EXERCISE:
From the entries below, say how many lines carry the word "else", and give nothing but the number.

___

==> src/verilog/spmd_pkg.sv <==
// spmd cluster shared definitions
// sizes, host register map, AXI response codes and state encodings
`default_nettype none

package spmd_pkg;

  localparam int NUM_TILES   = 4;
  localparam int TILE_ID_W   = 2;
  localparam int DMEM_WORDS  = 64;
  localparam int WORD_IDX_W  = 6;
  localparam int DATA_W      = 32;
  localparam int AXI_ADDR_W  = 12;
  localparam int RESET_DEPTH = 3;

  // host byte addresses
  localparam logic [AXI_ADDR_W-1:0] ADDR_CTRL        = 12'h000; // bit 0 run_en
  localparam logic [AXI_ADDR_W-1:0] ADDR_STATUS      = 12'h004; // done mask in 7:4
  localparam logic [AXI_ADDR_W-1:0] ADDR_CYCLES      = 12'h008;
  localparam logic [AXI_ADDR_W-1:0] ADDR_RESULT_BASE = 12'h010; // plus 4 per tile
  localparam logic [AXI_ADDR_W-1:0] MEM_BASE         = 12'h400; // tile in 9:8, word in 7:2

  localparam logic [1:0] RESP_OKAY   = 2'd0;
  localparam logic [1:0] RESP_SLVERR = 2'd2;

  typedef enum logic {
    REQ_STORE,
    REQ_LOAD
  } req_op_e;

  typedef enum logic [1:0] {
    BR_IDLE,
    BR_WAIT_TILE,
    BR_WRESP,
    BR_RRESP
  } bridge_state_e;

  typedef enum logic [1:0] {
    T_IDLE,
    T_LOAD_N,
    T_SUM,
    T_DONE
  } tile_state_e;

endpackage

`default_nettype wire

==> src/verilog/spmd_host_bridge.sv <==
// spmd host bridge
// AXI4-Lite slave, one transaction at a time; decodes the register map,
// answers register accesses and forwards memory accesses to the tiles
`timescale 1ns/1ps
`default_nettype none

module spmd_host_bridge (
  input  logic                                           clk_i,
  input  logic                                           reset_i,
  input  logic [spmd_pkg::AXI_ADDR_W-1:0]                s_awaddr_i,
  input  logic                                           s_awvalid_i,
  output logic                                           s_awready_o,
  input  logic [spmd_pkg::DATA_W-1:0]                    s_wdata_i,
  input  logic [3:0]                                     s_wstrb_i,
  input  logic                                           s_wvalid_i,
  output logic                                           s_wready_o,
  output logic [1:0]                                     s_bresp_o,
  output logic                                           s_bvalid_o,
  input  logic                                           s_bready_i,
  input  logic [spmd_pkg::AXI_ADDR_W-1:0]                s_araddr_i,
  input  logic                                           s_arvalid_i,
  output logic                                           s_arready_o,
  output logic [spmd_pkg::DATA_W-1:0]                    s_rdata_o,
  output logic [1:0]                                     s_rresp_o,
  output logic                                           s_rvalid_o,
  input  logic                                           s_rready_i,
  output logic                                           req_valid_o,
  output spmd_pkg::req_op_e                              req_op_o,
  output logic [spmd_pkg::TILE_ID_W-1:0]                 req_tile_o,
  output logic [spmd_pkg::WORD_IDX_W-1:0]                req_idx_o,
  output logic [spmd_pkg::DATA_W-1:0]                    req_wdata_o,
  input  logic                                           req_ready_i,
  input  logic                                           resp_valid_i,
  input  logic [spmd_pkg::DATA_W-1:0]                    resp_rdata_i,
  output logic                                           ctrl_wr_o,
  output logic                                           ctrl_wdata_o,
  input  logic                                           run_en_i,
  input  logic                                           all_done_i,
  input  logic [spmd_pkg::NUM_TILES-1:0]                 done_mask_i,
  input  logic [spmd_pkg::DATA_W-1:0]                    cycles_i,
  input  logic [spmd_pkg::NUM_TILES*spmd_pkg::DATA_W-1:0] result_i
);

  spmd_pkg::bridge_state_e state_r;
  logic                        wr_acc;
  logic                        rd_acc;
  logic                        full_strb;
  logic                        aw_mem;
  logic                        ar_mem;
  logic                        reg_hit;
  logic [spmd_pkg::DATA_W-1:0] reg_rdata;

  assign wr_acc = (state_r == spmd_pkg::BR_IDLE) && s_awvalid_i && s_wvalid_i;
  assign rd_acc = (state_r == spmd_pkg::BR_IDLE) && s_arvalid_i && !wr_acc; // writes win

  assign s_awready_o = wr_acc;
  assign s_wready_o  = wr_acc;
  assign s_arready_o = rd_acc;

  assign full_strb = (s_wstrb_i == 4'hf); // only whole words are written
  assign aw_mem = (s_awaddr_i[11:10] == spmd_pkg::MEM_BASE[11:10]);
  assign ar_mem = (s_araddr_i[11:10] == spmd_pkg::MEM_BASE[11:10]);

  // run enable takes effect on the accept edge
  assign ctrl_wr_o    = wr_acc && full_strb && (s_awaddr_i == spmd_pkg::ADDR_CTRL);
  assign ctrl_wdata_o = s_wdata_i[0];

  always_comb begin
    reg_hit   = 1'b1;
    reg_rdata = '0;
    case (s_araddr_i)
      spmd_pkg::ADDR_CTRL:   reg_rdata[0] = run_en_i;
      spmd_pkg::ADDR_STATUS: begin
        reg_rdata[0]   = all_done_i;
        reg_rdata[7:4] = done_mask_i;
      end
      spmd_pkg::ADDR_CYCLES: reg_rdata = cycles_i;
      default: begin
        if (s_araddr_i[11:4] == spmd_pkg::ADDR_RESULT_BASE[11:4] && s_araddr_i[1:0] == 2'b00)
          reg_rdata = result_i[s_araddr_i[3:2]*spmd_pkg::DATA_W +: spmd_pkg::DATA_W];
        else
          reg_hit = 1'b0; // unmapped, data stays 0
      end
    endcase
  end

  always_ff @(posedge clk_i) begin
    if (reset_i) begin
      state_r     <= spmd_pkg::BR_IDLE;
      req_valid_o <= 1'b0;
      s_bvalid_o  <= 1'b0;
      s_rvalid_o  <= 1'b0;
    end else begin
      case (state_r)
        spmd_pkg::BR_IDLE: begin
          if (wr_acc) begin
            if (aw_mem && full_strb && !run_en_i) begin
              req_valid_o <= 1'b1;
              req_op_o    <= spmd_pkg::REQ_STORE;
              req_tile_o  <= s_awaddr_i[9:8];
              req_idx_o   <= s_awaddr_i[7:2];
              req_wdata_o <= s_wdata_i;
              state_r     <= spmd_pkg::BR_WAIT_TILE;
            end else begin
              s_bvalid_o <= 1'b1;
              s_bresp_o  <= ctrl_wr_o ? spmd_pkg::RESP_OKAY : spmd_pkg::RESP_SLVERR;
              state_r    <= spmd_pkg::BR_WRESP;
            end
          end else if (rd_acc) begin
            if (ar_mem) begin
              req_valid_o <= 1'b1;
              req_op_o    <= spmd_pkg::REQ_LOAD;
              req_tile_o  <= s_araddr_i[9:8];
              req_idx_o   <= s_araddr_i[7:2];
              state_r     <= spmd_pkg::BR_WAIT_TILE;
            end else begin
              s_rvalid_o <= 1'b1;
              s_rdata_o  <= reg_rdata;
              s_rresp_o  <= reg_hit ? spmd_pkg::RESP_OKAY : spmd_pkg::RESP_SLVERR;
              state_r    <= spmd_pkg::BR_RRESP;
            end
          end
        end
        spmd_pkg::BR_WAIT_TILE: begin
          if (req_valid_o) begin
            if (req_ready_i) begin
              req_valid_o <= 1'b0;
              if (req_op_o == spmd_pkg::REQ_STORE) begin
                s_bvalid_o <= 1'b1;
                s_bresp_o  <= spmd_pkg::RESP_OKAY;
                state_r    <= spmd_pkg::BR_WRESP;
              end
            end
          end else if (resp_valid_i) begin // load data one cycle after transfer
            s_rvalid_o <= 1'b1;
            s_rdata_o  <= resp_rdata_i;
            s_rresp_o  <= spmd_pkg::RESP_OKAY;
            state_r    <= spmd_pkg::BR_RRESP;
          end
        end
        spmd_pkg::BR_WRESP: begin
          if (s_bready_i) begin
            s_bvalid_o <= 1'b0;
            state_r    <= spmd_pkg::BR_IDLE;
          end
        end
        default: begin
          if (s_rready_i) begin
            s_rvalid_o <= 1'b0;
            state_r    <= spmd_pkg::BR_IDLE;
          end
        end
      endcase
    end
  end

endmodule

`default_nettype wire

___

RESPONSE FOR THIS EXERCISE:
6